En su más reciente evaluación, el organismo señaló que la actividad económica retomaría un mayor dinamismo en 2027, año en que el crecimiento alcanzaría aproximadamente un 2,6%, impulsado principalmente por un escenario favorable para el precio del cobre.
El informe también advierte que la inflación continuará por encima de la meta fijada por el Banco Central durante parte de 2026 y comienzos de 2027, antes de converger nuevamente hacia el objetivo del 3%.
En materia fiscal, el FMI valoró las medidas impulsadas por el Gobierno para reducir gradualmente el déficit, aunque sostuvo que serán necesarios esfuerzos adicionales para cumplir las metas de equilibrio estructural hacia 2030 y mantener la deuda pública bajo el 45% del PIB.
El organismo internacional advirtió además que las perspectivas económicas siguen marcadas por un alto nivel de incertidumbre, con riesgos que continúan inclinados hacia un escenario menos favorable.

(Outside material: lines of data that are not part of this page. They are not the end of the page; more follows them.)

## src/include/usart_irq_pkg.sv

```systemverilog
/*
  Shared constants for the serial port interrupt and status register bank:
  register byte offsets, flag bit positions, reset values.
  Assumes a 32-bit AXI4-Lite register bus with word-aligned registers.
*/
package usart_irq_pkg;
  // ==========================================================================
  // register byte offsets
  localparam logic [7:0] OFS_IRQ_ENABLE_SET = 8'h08;
  localparam logic [7:0] OFS_IRQ_ENABLE_CLEAR = 8'h0C;
  localparam logic [7:0] OFS_IRQ_ENABLE_VIEW = 8'h10;
  localparam logic [7:0] OFS_CHANNEL_FLAGS = 8'h14;
  localparam logic [7:0] OFS_RX_HOLDING_REG = 8'h18;
  localparam logic [7:0] OFS_STATUS_CMD = 8'h00;
  // ==========================================================================
  // flag bit positions
  localparam int BIT_RX_CHAR_AVAIL = 0;
  localparam int BIT_TX_HOLD_FREE = 1;
  localparam int BIT_BREAK_SEEN = 2;
  localparam int BIT_RX_DMA_DONE = 3;
  localparam int BIT_TX_DMA_DONE = 4;
  localparam int BIT_OVERRUN_ERR = 5;
  localparam int BIT_FRAMING_ERR = 6;
  localparam int BIT_PARITY_ERR = 7;
  localparam int BIT_RX_TIMEOUT = 8;
  localparam int BIT_TX_ALL_DRAINED = 9;
  localparam int BIT_ITER_LIMIT = 10;
  localparam int BIT_TX_DMA_BUF_EMPTY = 11;
  localparam int BIT_RX_DMA_BUF_FULL = 12;
  localparam int BIT_NACK_SEEN = 13;
  localparam int BIT_LINE_CHANGED_LO = 16;
  localparam int BIT_LINE_LEVEL_LO = 20;
  localparam int NUM_LINES = 4;
  // status command bit: clears the sticky receive errors
  localparam int BIT_CMD_RESET_STATUS = 8;
  // ==========================================================================
  // implemented bits of the enable / mask layout
  localparam logic [31:0] IRQ_FULL_MASK = 32'h000F_3FFF;
  localparam logic [31:0] IRQ_REDUCED_MASK = 32'h0008_3FFF;
  localparam logic [31:0] IRQ_ENABLE_RESET = 32'h0000_0000;
  localparam logic [3:0] LINE_CHANGED_RESET = 4'h0;
  // edges after reset before a line's level register holds a real pin value
  localparam logic [1:0] LINE_SETTLE_CYCLES = 2'h3;
  localparam logic [1:0] RESP_OKAY = 2'b00;
  localparam logic [1:0] RESP_SLVERR = 2'b10;
endpackage : usart_irq_pkg

```

## src/design/line_change_detect.sv

```systemverilog
/*
  One modem input line: two-flop synchroniser, edge detect, sticky change
  flag cleared by a read strobe, and the synchronised level.
  Assumes the line is asynchronous to sys_clk.
*/
`timescale 1ns/1ns
module line_change_detect
  import usart_irq_pkg::*;
(
  input wire logic sys_clk,
  input wire logic reset,
  input wire logic clk_en,
  input wire logic line_in,
  input wire logic present,
  input wire logic read_clear,
  output logic changed,
  output logic level
);
  logic sync_a;
  logic sync_b;
  logic change_now;
  logic [1:0] settle;
  logic settled;

  always_ff @(posedge sys_clk) begin
    if (reset) begin
      sync_a <= 1'b0;
      sync_b <= 1'b0;
      level <= 1'b0;
    end else if (clk_en) begin
      sync_a <= line_in;
      sync_b <= sync_a;
      level <= sync_b;
    end
  end

  // a pin already high at reset must not look like an edge
  always_ff @(posedge sys_clk) begin
    if (reset) begin
      settle <= 2'h0;
    end else if (clk_en && settle != LINE_SETTLE_CYCLES) begin
      settle <= settle + 2'h1;
    end
  end

  assign settled = (settle == LINE_SETTLE_CYCLES);
  assign change_now = present && settled && (sync_b != level);

  // set wins over a simultaneous read clear
  always_ff @(posedge sys_clk) begin
    if (reset) begin
      changed <= 1'b0;
    end else if (clk_en) begin
      if (change_now) begin
        changed <= 1'b1;
      end else if (read_clear) begin
        changed <= 1'b0;
      end
    end
  end

  a_change_sets_flag: assert property (@(posedge sys_clk) disable iff (reset)
    clk_en && change_now |=> changed)
    else $error("line change did not set its flag");
endmodule : line_change_detect

```

## src/design/usart_irq_status_regs.sv

```systemverilog
/*
  Interrupt enable/disable/mask registers and channel status register of a
  serial port, reached over AXI4-Lite, with one level interrupt output.
  Assumes the serial engine and DMA channels supply event flags on sys_clk
  and that modem lines are asynchronous pins.
*/
// Summary of operation
// writing a one to a bit of irq_enable_set enables that event's interrupt.
// writing a one to a bit of irq_enable_clear disables that event's interrupt.
// irq_enable_view reads back which interrupts are enabled, same layout.
// bits 0..7 are rx ready, tx ready, break, rx dma end, tx dma end, overrun, framing, parity.
// bits 8..13 are timeout, tx empty, iteration, tx buf empty, rx buf full, nack; 14,15,24..31 reserved.
// bits 16..19 are change flags for ring, set ready, carrier and clear to send.
// in a reduced variant the ring, set ready and carrier change bits do nothing.
// channel_flags holds the event flags plus line levels at bits 20..23.
// rx ready reads 0 when the receiver is off or nothing new has arrived.
// a character received while disabled shows as rx ready once re-enabled.
// rx ready reads 1 while a complete character waits unread.
// a line change flag is set by any change and cleared by reading channel_flags.
// overrun, framing and parity errors stay set until the reset-status command.
// a line level bit reads 1 while the line is high.
// the interrupt is high while a flag with its mask bit set is set; writing 0 does nothing.
`timescale 1ns/1ns
module usart_irq_status_regs
  import usart_irq_pkg::*;
#(
  parameter bit FULL_MODEM = 1'b1
)
(
  input wire logic sys_clk,
  input wire logic reset,
  input wire logic clk_en,
  input wire logic [7:0] s_axi_awaddr,
  input wire logic s_axi_awvalid,
  output logic s_axi_awready,
  input wire logic [31:0] s_axi_wdata,
  input wire logic [3:0] s_axi_wstrb,
  input wire logic s_axi_wvalid,
  output logic s_axi_wready,
  output logic [1:0] s_axi_bresp,
  output logic s_axi_bvalid,
  input wire logic s_axi_bready,
  input wire logic [7:0] s_axi_araddr,
  input wire logic s_axi_arvalid,
  output logic s_axi_arready,
  output logic [31:0] s_axi_rdata,
  output logic [1:0] s_axi_rresp,
  output logic s_axi_rvalid,
  input wire logic s_axi_rready,
  input wire logic rx_enabled,
  input wire logic rx_char_strobe,
  input wire logic [8:0] rx_char_data,
  input wire logic tx_hold_free,
  input wire logic break_seen,
  input wire logic rx_dma_done,
  input wire logic tx_dma_done,
  input wire logic overrun_err,
  input wire logic framing_err,
  input wire logic parity_err,
  input wire logic rx_timeout,
  input wire logic tx_all_drained,
  input wire logic iter_limit,
  input wire logic tx_dma_buf_empty,
  input wire logic rx_dma_buf_full,
  input wire logic nack_seen,
  input wire logic ring_line,
  input wire logic set_ready_line,
  input wire logic carrier_line,
  input wire logic clear_send_line,
  output logic port_irq
);
  // ==========================================================================
  // state
  localparam logic [31:0] IMPL_MASK = FULL_MODEM ? IRQ_FULL_MASK : IRQ_REDUCED_MASK;
  logic [31:0] irq_enable;
  logic [2:0] err_sticky;
  logic rx_pending;
  logic [8:0] rx_holding_reg;
  logic [3:0] line_changed;
  logic [3:0] line_level;
  logic [3:0] line_in;
  logic [3:0] line_present;
  logic [31:0] flags;
  logic aw_held;
  logic w_held;
  logic [7:0] aw_addr;
  logic [31:0] w_data;
  logic [3:0] w_strb;
  logic do_write;
  logic do_read;
  logic wr_ok;
  logic rd_ok;
  logic status_read;
  logic rhr_read;
  logic [31:0] next_rdata;
  logic [31:0] wr_bits;

  // ==========================================================================
  // AXI4-Lite write path
  assign s_axi_awready = clk_en && !aw_held && !s_axi_bvalid;
  assign s_axi_wready = clk_en && !w_held && !s_axi_bvalid;
  assign do_write = clk_en && aw_held && w_held && !s_axi_bvalid;
  assign wr_bits = w_data & {{8{w_strb[3]}}, {8{w_strb[2]}}, {8{w_strb[1]}}, {8{w_strb[0]}}};
  assign wr_ok = (aw_addr == OFS_IRQ_ENABLE_SET) || (aw_addr == OFS_IRQ_ENABLE_CLEAR)
    || (aw_addr == OFS_STATUS_CMD);

  always_ff @(posedge sys_clk) begin
    if (reset) begin
      aw_held <= 1'b0;
      w_held <= 1'b0;
      aw_addr <= 8'h00;
      w_data <= 32'h0000_0000;
      w_strb <= 4'h0;
      s_axi_bvalid <= 1'b0;
      s_axi_bresp <= RESP_OKAY;
    end else if (clk_en) begin
      if (s_axi_awvalid && s_axi_awready) begin
        aw_held <= 1'b1;
        aw_addr <= s_axi_awaddr;
      end
      if (s_axi_wvalid && s_axi_wready) begin
        w_held <= 1'b1;
        w_data <= s_axi_wdata;
        w_strb <= s_axi_wstrb;
      end
      if (do_write) begin
        aw_held <= 1'b0;
        w_held <= 1'b0;
        s_axi_bvalid <= 1'b1;
        s_axi_bresp <= wr_ok ? RESP_OKAY : RESP_SLVERR;
      end else if (s_axi_bvalid && s_axi_bready) begin
        s_axi_bvalid <= 1'b0;
      end
    end
  end

  // ==========================================================================
  // interrupt enable bank: set/clear by ones only
  always_ff @(posedge sys_clk) begin
    if (reset) begin
      irq_enable <= IRQ_ENABLE_RESET;
    end else if (do_write) begin
      if (aw_addr == OFS_IRQ_ENABLE_SET) begin
        irq_enable <= irq_enable | (wr_bits & IMPL_MASK);
      end else if (aw_addr == OFS_IRQ_ENABLE_CLEAR) begin
        irq_enable <= irq_enable & ~(wr_bits & IMPL_MASK);
      end
    end
  end

  // ==========================================================================
  // AXI4-Lite read path
  assign s_axi_arready = clk_en && !s_axi_rvalid;
  assign do_read = clk_en && s_axi_arvalid && s_axi_arready;
  assign status_read = do_read && (s_axi_araddr == OFS_CHANNEL_FLAGS);
  assign rhr_read = do_read && (s_axi_araddr == OFS_RX_HOLDING_REG);
  assign rd_ok = (s_axi_araddr == OFS_IRQ_ENABLE_VIEW) || (s_axi_araddr == OFS_CHANNEL_FLAGS)
    || (s_axi_araddr == OFS_RX_HOLDING_REG);

  always_comb begin
    next_rdata = 32'h0000_0000;
    case (s_axi_araddr)
      OFS_IRQ_ENABLE_VIEW: next_rdata = irq_enable;
      OFS_CHANNEL_FLAGS: next_rdata = flags;
      OFS_RX_HOLDING_REG: next_rdata = {23'h000000, rx_holding_reg};
      default: next_rdata = 32'h0000_0000;
    endcase
  end

  always_ff @(posedge sys_clk) begin
    if (reset) begin
      s_axi_rvalid <= 1'b0;
      s_axi_rdata <= 32'h0000_0000;
      s_axi_rresp <= RESP_OKAY;
    end else if (clk_en) begin
      if (do_read) begin
        s_axi_rvalid <= 1'b1;
        s_axi_rdata <= next_rdata;
        s_axi_rresp <= rd_ok ? RESP_OKAY : RESP_SLVERR;
      end else if (s_axi_rvalid && s_axi_rready) begin
        s_axi_rvalid <= 1'b0;
      end
    end
  end

  // ==========================================================================
  // receive character pending and holding register
  always_ff @(posedge sys_clk) begin
    if (reset) begin
      rx_pending <= 1'b0;
      rx_holding_reg <= 9'h000;
    end else if (clk_en) begin
      if (rx_char_strobe) begin
        rx_pending <= 1'b1;
        rx_holding_reg <= rx_char_data;
      end else if (rhr_read) begin
        rx_pending <= 1'b0;
      end
    end
  end

  // ==========================================================================
  // sticky receive errors, cleared by the reset-status command
  always_ff @(posedge sys_clk) begin
    if (reset) begin
      err_sticky <= 3'h0;
    end else if (clk_en) begin
      if (do_write && aw_addr == OFS_STATUS_CMD && wr_bits[BIT_CMD_RESET_STATUS]) begin
        err_sticky <= {parity_err, framing_err, overrun_err};
      end else begin
        err_sticky <= err_sticky | {parity_err, framing_err, overrun_err};
      end
    end
  end

  // ==========================================================================
  // modem lines: ring, set ready, carrier, clear to send
  assign line_in = {clear_send_line, carrier_line, set_ready_line, ring_line};
  assign line_present = {1'b1, {3{FULL_MODEM}}};

  genvar li;
  generate
    for (li = 0; li < NUM_LINES; li++) begin : g_line
      line_change_detect u_line (
        .sys_clk(sys_clk),
        .reset(reset),
        .clk_en(clk_en),
        .line_in(line_in[li]),
        .present(line_present[li]),
        .read_clear(status_read),
        .changed(line_changed[li]),
        .level(line_level[li])
      );
    end
  endgenerate

  // ==========================================================================
  // status word and interrupt
  always_comb begin
    flags = 32'h0000_0000;
    flags[BIT_RX_CHAR_AVAIL] = rx_pending && rx_enabled;
    flags[BIT_TX_HOLD_FREE] = tx_hold_free;
    flags[BIT_BREAK_SEEN] = break_seen;
    flags[BIT_RX_DMA_DONE] = rx_dma_done;
    flags[BIT_TX_DMA_DONE] = tx_dma_done;
    flags[BIT_OVERRUN_ERR] = err_sticky[0];
    flags[BIT_FRAMING_ERR] = err_sticky[1];
    flags[BIT_PARITY_ERR] = err_sticky[2];
    flags[BIT_RX_TIMEOUT] = rx_timeout;
    flags[BIT_TX_ALL_DRAINED] = tx_all_drained;
    flags[BIT_ITER_LIMIT] = iter_limit;
    flags[BIT_TX_DMA_BUF_EMPTY] = tx_dma_buf_empty;
    flags[BIT_RX_DMA_BUF_FULL] = rx_dma_buf_full;
    flags[BIT_NACK_SEEN] = nack_seen;
    flags[BIT_LINE_CHANGED_LO +: NUM_LINES] = line_changed;
    flags[BIT_LINE_LEVEL_LO +: NUM_LINES] = line_level;
  end

  assign port_irq = |(flags & irq_enable & IMPL_MASK);

  // ==========================================================================
  // checks
  a_enable_set_bit: assert property (@(posedge sys_clk) disable iff (reset)
    do_write && aw_addr == OFS_IRQ_ENABLE_SET && (wr_bits & IMPL_MASK) != 32'h0
    |=> (irq_enable & $past(wr_bits & IMPL_MASK)) == $past(wr_bits & IMPL_MASK))
    else $error("enable write did not set mask bits");
  a_disable_clear_bit: assert property (@(posedge sys_clk) disable iff (reset)
    do_write && aw_addr == OFS_IRQ_ENABLE_CLEAR
    |=> (irq_enable & $past(wr_bits & IMPL_MASK)) == 32'h0)
    else $error("disable write did not clear mask bits");
  a_zero_no_effect: assert property (@(posedge sys_clk) disable iff (reset)
    !(do_write && (aw_addr == OFS_IRQ_ENABLE_SET || aw_addr == OFS_IRQ_ENABLE_CLEAR)
    && (wr_bits & IMPL_MASK) != 32'h0000_0000) |=> $stable(irq_enable))
    else $error("mask changed without a write");
  a_view_reads_mask: assert property (@(posedge sys_clk) disable iff (reset)
    do_read && s_axi_araddr == OFS_IRQ_ENABLE_VIEW && !do_write |=> s_axi_rdata == irq_enable)
    else $error("mask view read wrong");
  a_reserved_zero: assert property (@(posedge sys_clk) disable iff (reset)
    (irq_enable & ~IMPL_MASK) == 32'h0 && flags[15:14] == 2'b00 && flags[31:24] == 8'h00)
    else $error("reserved bit set");
  a_rx_ready_off: assert property (@(posedge sys_clk) disable iff (reset)
    !rx_enabled |-> !flags[BIT_RX_CHAR_AVAIL])
    else $error("rx ready while receiver off");
  a_rx_ready_hold: assert property (@(posedge sys_clk) disable iff (reset)
    clk_en && rx_char_strobe ##1 (rx_enabled && !rhr_read)[*2] |-> flags[BIT_RX_CHAR_AVAIL])
    else $error("rx ready lost before read");
  a_error_sticky: assert property (@(posedge sys_clk) disable iff (reset)
    clk_en && overrun_err |=> flags[BIT_OVERRUN_ERR])
    else $error("overrun flag not sticky");
  a_irq_level: assert property (@(posedge sys_clk) disable iff (reset)
    (irq_enable[BIT_PARITY_ERR] && flags[BIT_PARITY_ERR]) |-> port_irq)
    else $error("unmasked flag did not raise interrupt");
  a_reduced_quiet: assert property (@(posedge sys_clk) disable iff (reset)
    !FULL_MODEM |-> flags[BIT_LINE_CHANGED_LO +: 3] == 3'b000)
    else $error("absent line change flag set");

  // ==========================================================================
  // bus handshake and freeze checks
  a_bvalid_stands: assert property (@(posedge sys_clk) disable iff (reset)
    s_axi_bvalid && !s_axi_bready
    |=> s_axi_bvalid && $stable(s_axi_bresp))
    else $error("write response dropped before taken");
  a_rvalid_stands: assert property (@(posedge sys_clk) disable iff (reset)
    s_axi_rvalid && !s_axi_rready
    |=> s_axi_rvalid && $stable(s_axi_rdata) && $stable(s_axi_rresp))
    else $error("read response dropped before taken");
  a_unmapped_slverr: assert property (@(posedge sys_clk) disable iff (reset)
    do_read && !rd_ok
    |=> s_axi_rresp == RESP_SLVERR && s_axi_rdata == 32'h0000_0000)
    else $error("unmapped read not refused");
  a_write_resp_code: assert property (@(posedge sys_clk) disable iff (reset)
    do_write && !wr_ok
    |=> s_axi_bresp == RESP_SLVERR)
    else $error("unmapped write not refused");
  a_freeze_state: assert property (@(posedge sys_clk) disable iff (reset)
    !clk_en
    |=> $stable(irq_enable) && $stable(err_sticky) && $stable(rx_pending))
    else $error("state moved while clock enable low");
  a_status_rdata: assert property (@(posedge sys_clk) disable iff (reset)
    do_read && s_axi_araddr == OFS_CHANNEL_FLAGS
    |=> s_axi_rdata == $past(flags))
    else $error("status read returned wrong word");

  // ==========================================================================
  // receive, error and interrupt checks
  a_rx_char_pends: assert property (@(posedge sys_clk) disable iff (reset)
    clk_en && rx_char_strobe
    |=> rx_pending && rx_holding_reg == $past(rx_char_data))
    else $error("received character not held");
  a_rx_read_clears: assert property (@(posedge sys_clk) disable iff (reset)
    clk_en && rhr_read && !rx_char_strobe
    |=> !flags[BIT_RX_CHAR_AVAIL])
    else $error("rx ready stayed after holding read");
  a_rx_reenable_shows: assert property (@(posedge sys_clk) disable iff (reset)
    rx_pending && rx_enabled
    |-> flags[BIT_RX_CHAR_AVAIL])
    else $error("pending character hidden while enabled");
  a_error_cleared: assert property (@(posedge sys_clk) disable iff (reset)
    do_write && aw_addr == OFS_STATUS_CMD && wr_bits[BIT_CMD_RESET_STATUS] && !overrun_err
    |=> !flags[BIT_OVERRUN_ERR])
    else $error("reset-status did not clear overrun");
  a_irq_all_masked: assert property (@(posedge sys_clk) disable iff (reset)
    irq_enable == 32'h0000_0000
    |-> !port_irq)
    else $error("interrupt high with every source masked");
endmodule : usart_irq_status_regs

```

En ese contexto, planteó que el Banco Central podría verse obligado a mantener una política monetaria más restrictiva si persisten elevados los precios internacionales del petróleo, situación que tendría efectos sobre la inflación y el crecimiento.
Al mismo tiempo, el FMI indicó que un escenario de precios del cobre sostenidamente altos, junto con la implementación exitosa de reformas orientadas a impulsar la productividad, podría mejorar las perspectivas económicas de mediano plazo.
Entre sus recomendaciones, el organismo también planteó la necesidad de fortalecer los colchones fiscales y externos, incluyendo la continuidad del proceso de acumulación de reservas internacionales y el avance de reformas estructurales.
Respecto al Plan de Reconstrucción Nacional impulsado por el Ejecutivo, el FMI respaldó las iniciativas destinadas a mejorar la eficiencia del gasto público, aunque advirtió que las inversiones y reformas deben ejecutarse de manera gradual y considerando cuidadosamente su impacto fiscal para resguardar la sostenibilidad de las finanzas públicas.
Asimismo, sugirió focalizar mejor algunos programas sociales, como la pensión mínima garantizada, y avanzar en la consolidación de programas estatales fragmentados, con el objetivo de optimizar el uso de los recursos sin perjudicar a los sectores más vulnerables.